In the 3GPP project for cellular wireless systems, a mechanism which has as one of its purposes save battery time in user terminals will be introduced, the mechanism being referred to as Discontinuous Reception or DRX.
By means of the DRX mechanism, a user terminal will be able to turn on and off radio resources for a certain amount of time, based on configured parameters and specified rules.
As an example of a DRX mechanism, mention might be made of the so called Continuous Packet Connectivity mechanism, CPC, for WCDMA systems, in which a DRX scheme is specified. According to this scheme, a user terminal initiates continuous usage of its radio resources (continuous reception) as soon as it receives data during a non-DRX period, and resumes a DRX state based on a “timeout” following a period in time during which no data is received.

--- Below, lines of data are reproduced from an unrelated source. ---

Context: an optimization exercise on an open-source flow, tuned for small area and a short achievable clock period. The choices shown serve that exercise and are no tape-out recipe. Function was not checked in any run shown here: the RTL went through the layout flow alone. Power and IR drop assume default switching activity.

### flow/run.sh
#!/bin/bash
# synth_recipe.tcl (not shown) runs the flow's synth.tcl, then flattens the netlist and writes it again
# the make line also repeats each setting of config.mk as NAME=value (left out here)
make -C /OpenROAD-flow-scripts/flow DESIGN_CONFIG=/design/flow/config.mk WORK_HOME=/design/flow/orfs CLKGATE_MAP_FILE= SYNTH_SCRIPT=/design/flow/synth_recipe.tcl finish
### flow/config.mk
export PLATFORM = sky130hd
export DESIGN_NAME = alu
export DESIGN_NICKNAME = alu
export VERILOG_FILES = /design/flow/design.v
export SDC_FILE = /design/flow/constraint.sdc
export NUM_CORES = 4
export LEC_CHECK = 0
export CAP_MARGIN = 20
export CORE_MARGIN = 2
export CORE_UTILIZATION = 40
export SLEW_MARGIN = 20
### flow/constraint.sdc
create_clock -name core_clock -period 5.0 [get_ports {clk}]
set_input_delay 1.0000 -clock core_clock [delete_from_list [all_inputs] [get_ports {clk}]]
set_output_delay 1.0000 -clock core_clock [all_outputs]
set_load 0.01 [all_outputs]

In 3G systems, as in many other wireless cellular systems, there is a controlling node, in 3G referred to as eNodeB, which has as one of its purposes to control traffic to and from user terminals within a certain area, a cell, in the system. In order for a DRX mechanism to function properly, a set of clear rules are needed to enable the eNodeBs of the system to determine, at all times, the state of “their” user terminals with respect to DRX, i.e. DRX or not.

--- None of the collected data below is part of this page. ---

Background: an optimization exercise with open tools, aiming at small area, a short achievable clock period and few clock cycles per item. Do not read the settings as production practice. At most, simulation tests tie the RTL to the original design; equivalence was not proved.

==> run a: inputs <==
## CPU
module CPU(
				clk,
			  rst_n,
		   IO_stall,
         awid_m_inf,
       awaddr_m_inf,
       awsize_m_inf,
      awburst_m_inf,
        awlen_m_inf,
      awvalid_m_inf,
      awready_m_inf,
        wdata_m_inf,
        wlast_m_inf,
       wvalid_m_inf,
       wready_m_inf,
          bid_m_inf,
        bresp_m_inf,
       bvalid_m_inf,
       bready_m_inf,
         arid_m_inf,
       araddr_m_inf,
        arlen_m_inf,
       arsize_m_inf,
      arburst_m_inf,
      arvalid_m_inf,
      arready_m_inf, 
          rid_m_inf,
        rdata_m_inf,
        rresp_m_inf,
        rlast_m_inf,
       rvalid_m_inf,
       rready_m_inf 
);
input  wire clk, rst_n;
output reg  IO_stall;
parameter ID_WIDTH = 4, ADDR_WIDTH = 32, DATA_WIDTH = 16, DRAM_NUMBER = 2, WRIT_NUMBER = 1;
output wire [WRIT_NUMBER * ID_WIDTH-1:0]      awid_m_inf;
output wire [WRIT_NUMBER * ADDR_WIDTH-1:0]  awaddr_m_inf;
output wire [WRIT_NUMBER * 3 -1:0]          awsize_m_inf;
output wire [WRIT_NUMBER * 2 -1:0]         awburst_m_inf;
output wire [WRIT_NUMBER * 7 -1:0]           awlen_m_inf;
output wire [WRIT_NUMBER-1:0]              awvalid_m_inf;
input  wire [WRIT_NUMBER-1:0]              awready_m_inf;
output wire [WRIT_NUMBER * DATA_WIDTH-1:0]   wdata_m_inf;
output wire [WRIT_NUMBER-1:0]                wlast_m_inf;
output wire [WRIT_NUMBER-1:0]               wvalid_m_inf;
input  wire [WRIT_NUMBER-1:0]               wready_m_inf;
input  wire [WRIT_NUMBER * ID_WIDTH-1:0]       bid_m_inf;
input  wire [WRIT_NUMBER * 2 -1:0]           bresp_m_inf;
input  wire [WRIT_NUMBER-1:0]               bvalid_m_inf;
output wire [WRIT_NUMBER-1:0]               bready_m_inf;
output wire [DRAM_NUMBER * ID_WIDTH-1:0]      arid_m_inf;
output wire [DRAM_NUMBER * ADDR_WIDTH-1:0]  araddr_m_inf;
output wire [DRAM_NUMBER * 7 -1:0]           arlen_m_inf;
output wire [DRAM_NUMBER * 3 -1:0]          arsize_m_inf;
output wire [DRAM_NUMBER * 2 -1:0]         arburst_m_inf;
output wire [DRAM_NUMBER-1:0]              arvalid_m_inf;
  ...
Settings: LEC_CHECK=0, CAP_MARGIN=20, CORE_MARGIN=2, CORE_UTILIZATION=55.0, SETUP_SLACK_MARGIN=5, SLEW_MARGIN=20; clock period 10.0 ns.
standard.sh (not shown) runs the stock make flow with config.mk's settings and CLKGATE_MAP_FILE= SYNTH_SCRIPT=/design/flow/synth_recipe.tcl, a recipe that flattens the netlist after the stock synthesis.
==> flow/flow/run.sh <==
#!/bin/bash
# Standard layout, with timing repair aiming for a larger setup margin.
set -euo pipefail
bash standard.sh SETUP_SLACK_MARGIN=6 finish > standard_flow.log 2>&1
==> run b (differences from run a) <==
--- a/flow/design.v
+++ b/flow/design.v
@@ -126,25 +126,25 @@
 wire bz_rs = |(busy & ra_sel);
 wire bz_rt = |(busy & rb_sel);
 wire bz_rd = |(busy & rd_sel);
 wire        alu_sub = f_fn | (op == 3'd1);
 wire [15:0] alu_sum;
-ksadd #(16) u_alu (.a(ra_val), .b(rb_val ^ {16{alu_sub}}), .ci(alu_sub), .s(alu_sum));
+ksadd #(16, 5) u_alu (.a(ra_val), .b(rb_val ^ {16{alu_sub}}), .ci(alu_sub), .s(alu_sum));
 wire        alu_lt  = (ra_val[15] != rb_val[15]) ? ra_val[15] : alu_sum[15];
 wire [15:0] alu_res = (op == 3'd1) ? {15'd0, alu_lt} : alu_sum;
 wire        br_eq   = (ra_val == rb_val);
 wire [10:0] ls_addr;
-ksadd #(11) u_lsa (.a(ra_val[10:0]), .b({{6{f_imm[4]}}, f_imm}), .ci(1'b0), .s(ls_addr));
+ksadd #(11, 4) u_lsa (.a(ra_val[10:0]), .b({{6{f_imm[4]}}, f_imm}), .ci(1'b0), .s(ls_addr));
 wire [10:0] br_tgt  = ipc + 11'd1 + {{6{f_imm[4]}}, f_imm};
 reg  [16:0] ma, mb;
 reg  [33:0] ms, mc;
 reg  [66:0] mp;
 reg  [32:0] mq;            
 wire [33:0] bs, bc;
 booth17 u_mul (.a(ma), .b(mb), .s(bs), .c(bc));
 wire [33:0] prod;
-ksadd #(34) u_prod (.a(ms), .b(mc), .ci(1'b0), .s(prod));
+ksadd #(34, 6) u_prod (.a(ms), .b(mc), .ci(1'b0), .s(prod));
 reg         a_v, s_v, p_v;
 reg  [1:0]  a_kind, s_kind, p_kind;
 reg         a_first, s_first, p_first;
 reg  [1:0]  a_sh, s_sh;
 reg         a_buf, s_buf, p_buf;
@@ -246,13 +246,13 @@
 wire [32:0] b_sel = dt_buf ? b1 : b0;
 wire [16:0] ch_a  = dt_ha ? t_sel[32:16] : {1'b0, t_sel[15:0]};
 wire [16:0] ch_b  = dt_hb ? b_sel[32:16] : {1'b0, b_sel[15:0]};
 wire dt_issue = dt_on & (dt_ph == 3'd0);
 wire [32:0] x_new;
-ksadd #(33) u_minor (.a(mq), .b(~mp[32:0]), .ci(1'b1), .s(x_new));
+ksadd #(33, 6) u_minor (.a(mq), .b(~mp[32:0]), .ci(1'b1), .s(x_new));
 wire [66:0] acc_sum;
-ksadd #(67) u_acc (.a(acc), .b(mp), .ci(1'b0), .s(acc_sum));
+ksadd #(67, 7) u_acc (.a(acc), .b(mp), .ci(1'b0), .s(acc_sum));
 wire        sat_ok  = (&acc[66:15]) | ~(|acc[66:15]);
 wire [15:0] det_res = sat_ok ? acc[15:0] : (acc[66] ? 16'h8000 : 16'h7fff);
 reg  [10:0] dm_addr;       
 reg         d_arvalid;
 reg         la1_v;         
@@ -582,17 +582,16 @@
             2'd3: if (bvalid_m_inf) st_ph <= 2'd0;
         endcase
     end
 end
 endmodule
-module ksadd #(parameter W = 16) (
+module ksadd #(parameter W = 16, parameter L = 5) (
     input  wire [W-1:0] a,
     input  wire [W-1:0] b,
     input  wire         ci,
     output wire [W-1:0] s
 );
-    localparam L = $clog2(W + 1);
     wire [W:0] g [0:L];
     wire [W:0] p [0:L];
     assign g[0] = {a & b, ci};
     assign p[0] = {a ^ b, 1'b0};
     genvar k, j;
==> flow/run.sh (new file) <==
#!/bin/bash
# synth_recipe.tcl (not shown) runs the flow's synth.tcl, then flattens the netlist and writes it again
# the make line also repeats each setting of config.mk as NAME=value (left out here)
make -C /OpenROAD-flow-scripts/flow DESIGN_CONFIG=/design/flow/config.mk WORK_HOME=/design/flow/orfs CLKGATE_MAP_FILE= SYNTH_SCRIPT=/design/flow/synth_recipe.tcl finish
removed: flow/flow/run.sh
removed: flow/standard.sh
==> comparison table <==
metric                                                              run b        run a
Total routing usage reported by global routing                      0.356        0.382
Fraction of final layout cells sized beyond drive strength 1        0.124        0.196
Storage element area                                          26,700 um^2  26,700 um^2
Antenna violations before repair                                        7            9
Placed Cells                                                        7,410        7,403
Status                                   no timing/DRC/antenna violations  no timing/DRC/antenna violations
Post-route cell area                                          68,900 um^2  74,600 um^2
Sequential cell area share                                          0.388        0.358
DR WL met3                                                      23,800 um    28,200 um
Global-route wire length before repair                         300,000 um   321,000 um
Number of antenna diodes                                                1            5
Peak fanout along the critical path                                     6            5
Wire length on met2                                             85,900 um    92,000 um
Met2 GRT Util                                                       0.511        0.542
Testbench counts of run b, summed over its fixed seeds: cycles 38,156, instructions 12,000.
For run a, only the layout was checked, not whether the RTL still works.

-- re-timing with driven ports --
The flow's constraints put no driver on any port. The routed layouts listed below were extracted and timed again, unchanged, in two steps. Step 1: set_driving_cell puts a clkbuf_16 on clk and a buf_2 on each other input, an assumption about the parent block. Step 2 moves the port delays by t, midway between the first and last clock arrival at a register: inputs arrive t later, outputs are due t later. That takes back most of the time a late clock gives input paths. Three values: no drivers, after step 1, after step 2; two values: the first two.
| run | shift t [ns] | slack for setup (ns) | hold slack, ns | worst setup path after step 2 | worst register clock-pin slew, ns |
|---|---|---|---|---|---|
| run a | 0.768 | 4.506 / 4.506 / 4.506 | 0.323 / 0.323 / 0.323 | register to register | 0.07 / 0.07 |
| run b | 0.766 | 4.602 / 4.602 / 4.602 | 0.327 / 0.327 / 0.327 | register to register | 0.07 / 0.07 |
After both steps setup and hold are still met in every run listed.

In LTE systems, there can mainly be two kinds of traffic, real time traffic and non real-time traffic, the latter usually being so called best effort traffic.
For cases of mixed traffic, i.e. cases in which both non real-time (for example “best effort”) flows and real-time flows may be active concurrently, it may with present solutions be difficult for user terminals to have DRX periods, and also to give such periods a suitable duration, a problem which in part is caused by a current approach which is to let a user terminal assume the DRX state based on the characteristics of the traffic.

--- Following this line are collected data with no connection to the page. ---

Background: an optimization exercise with open tools, aiming at small area, a short achievable clock period and few clock cycles per item. Do not read the settings as production practice.
RTL that was checked went through simulation tests only; none was proved equivalent to the original.
No activity file was given, so power comes from the tool's default toggle rates.

==> flow/design.v <==
`timescale 1ns / 1ps
`default_nettype none
module Final_p(quotient, remainder, done, rowk, columnk, equal, clk, rst);
output [15:0] quotient, remainder;
output done;
input equal, clk, rst;
input [3:0] rowk, columnk;
function [4:0] add5;
	input [4:0] x;
	input [4:0] k;
	integer v;
	begin
		add5 = 5'd0;
		for (v = 0; v < 32; v = v + 1)
			if (x == v)
				add5 = v + k;
	end
endfunction
wire row_ok = (rowk == 4'd1) | (rowk == 4'd2) | (rowk == 4'd4) | (rowk == 4'd8);
wire col_ok = (columnk == 4'd1) | (columnk == 4'd2) | (columnk == 4'd4) | (columnk == 4'd8);
wire kv = row_ok & col_ok;
wire [3:0] d;
assign d[3] = rowk[3] | (rowk[2] & ~columnk[1]) | (rowk[1] & columnk[3]);
assign d[2] = rowk[3] | (rowk[1] & ~columnk[3]) | (rowk[0] & columnk[3]);
assign d[1] = ((rowk[3] | rowk[2]) & (columnk[3] | columnk[2])) |
              ((rowk[1] | rowk[0]) & (columnk[2] | columnk[1]));
assign d[0] = (rowk[3] & (columnk[3] | columnk[1])) | (rowk[2] & (columnk[3] | columnk[0])) |
              ((rowk[1] | rowk[0]) & (columnk[2] | columnk[0]));
reg prev_kv;
wire press = kv & ~prev_kv;
reg [2:0] cnt;		 
reg full;		 
reg [15:0] r;		 
reg [15:0] dv;		 
reg [15:0] q;		 
reg [4:0] p;		 
reg nz;			 
wire dnz = (d != 4'd0);
wire first = (cnt == 3'd4);
wire last = (cnt == 3'd7);
wire nzp = nz & ~first;					 
wire [3:0] nd = d[3] ? d : d[2] ? {d[2:0], 1'b0} : d[1] ? {d[1:0], 2'b0} : {d[0], 3'b0};
wire [4:0] pm1 = add5(p, 5'd31);
wire [4:0] pm2 = add5(p, 5'd30);
wire [4:0] pm3 = add5(p, 5'd29);
wire [4:0] pm4 = add5(p, 5'd28);
wire [4:0] pl = d[3] ? pm4 : d[2] ? pm3 : d[1] ? pm2 : pm1;
reg [4:0] pa;
always @(*) begin
	case ({cnt[1:0], d[3], d[2], d[1]})
		5'b00100, 5'b00101, 5'b00110, 5'b00111: pa = 5'd12;
		5'b00010, 5'b00011: pa = 5'd11;
		5'b00001: pa = 5'd10;
		5'b00000: pa = 5'd9;
		5'b01100, 5'b01101, 5'b01110, 5'b01111: pa = 5'd8;
		5'b01010, 5'b01011: pa = 5'd7;
		5'b01001: pa = 5'd6;
		5'b01000: pa = 5'd5;
		5'b10100, 5'b10101, 5'b10110, 5'b10111: pa = 5'd4;
		5'b10010, 5'b10011: pa = 5'd3;
		5'b10001: pa = 5'd2;
		5'b10000: pa = 5'd1;
		5'b11100, 5'b11101, 5'b11110, 5'b11111: pa = 5'd0;
		5'b11010, 5'b11011: pa = 5'd31;
		5'b11001: pa = 5'd30;
		default: pa = 5'd29;
	endcase
end
wire [3:0] val = nzp ? d : nd;
wire [6:0] t = {3'b000, val} << p[1:0];
wire [4:0] nib;				 
assign nib[0] = (p[4:2] == 3'b111);
assign nib[1] = (p[4:2] == 3'b000);
assign nib[2] = (p[4:2] == 3'b001);
assign nib[3] = (p[4:2] == 3'b010);
assign nib[4] = (p[4:2] == 3'b011);
wire [15:0] placed;
genvar gi;
generate
	for (gi = 0; gi < 16; gi = gi + 1) begin : pl_bits
		if (gi % 4 == 3) begin : hi
			assign placed[gi] = nib[gi / 4 + 1] & t[3];
		end
		else begin : lo
			assign placed[gi] = (nib[gi / 4 + 1] & t[gi % 4]) | (nib[gi / 4] & t[gi % 4 + 4]);
		end
	end
endgenerate
wire run = ~((p[4:2] == 3'b011) | (p[4:2] == 3'b100) | (p[4:2] == 3'b101) | (p[4:2] == 3'b110));
reg busy;
wire step = full & busy & run;
wire [16:0] diff = {1'b0, r} - {1'b0, dv};
wire ge = ~diff[16];
assign done = equal & full & ~busy;
assign quotient = q;
assign remainder = r;
always @(posedge clk or posedge rst) begin
	if (rst) begin
		prev_kv <= 1'b0;
		cnt <= 3'd0;
		full <= 1'b0;
	end
	else begin
		prev_kv <= kv;
		if (press) begin
			cnt <= {cnt[2] ^ (cnt[1] & cnt[0]), cnt[1] ^ cnt[0], ~cnt[0]};
			full <= last;
		end
	end
end
always @(posedge clk) begin
	if (press & ~cnt[2])
		r <= {r[11:0], d};
	else if (step & ge)
		r <= diff[15:0];
	if ((press & cnt[2]) | step)
		dv <= cnt[2] ? ((first ? 16'd0 : dv) | placed) : {1'b0, dv[15:1]};
	if (cnt[2] | step | (full & ~nz))
		q <= cnt[2] ? 16'd0 : nz ? {q[14:0], ge} : 16'hFFFF;
	if (press & last)
		busy <= nzp | dnz;
	else if (full)
		busy <= busy & run & (p != 5'b11100);
	if (press) begin
		if (~cnt[2]) begin
			if (cnt[1:0] == 2'd0)
				p <= dnz ? pa : 5'b11100;
			else if (~nz & dnz)
				p <= pa;
			nz <= (nz & (cnt[1:0] != 2'd0)) | dnz;
		end
		else begin
			nz <= nzp | dnz;
			if (nzp)
				p <= pm4;
			else if (dnz)
				p <= pl;
		end
	end
	else if (step)
		p <= pm1;
end
endmodule
`default_nettype wire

The approach of deriving a DRX period based on the traffic characteristics or pattern may be suited for non real-time traffic, but it is unclear how well it can be applied to real-time traffic such as VoIP, or to the combination of both, i.e. for mixed traffic. This is particularly relevant as DRX schemes are per UE, and not per Radio Access Bearer, RAB, or per Radio Bearer, RB.
In summary, it can be said that with existing solutions to DRX periods in mixed traffic systems, a problem is that those solutions do not take into account the characteristics of the services in the mixed scenario. In other words, current solutions may not work well when traffic with varying characteristics (real time/non real time) will be active concurrently for one and the same UE.
One possible approach might be to use a scheme that satisfies the real-time traffic delay requirements, which are more stringent than for the non real-time traffic. The eNodeB could, in such a scheme, signal explicitly to the UE e.g. using MAC indications, to change the DRX state or “to be awake” for some “on-duration” period until both the real-time and the non real-time data have been is received, following which the UE could resume DRX by means of an explicit signalling, or autonomously.
However, the purpose of the periodic DRX pattern is quite different between real-time services and best effort services; for the former, it is meant to match the generation of application data (e.g. encoded speech generated at a 20 ms boundary), while for the latter it is meant to provide an upper boundary for the additional delay that best effort data may incur due to DRX.
This means that using only the real-time DRX scheme for mixed traffic could either interfere with how well the periodic wake up of the UE would match the application sending rate, or it might bring about short DRX periods most of the time, even if very little non real-time data is sent. It could also contribute to increased jitter for the real-time flow, which is obviously not a desirable characteristic.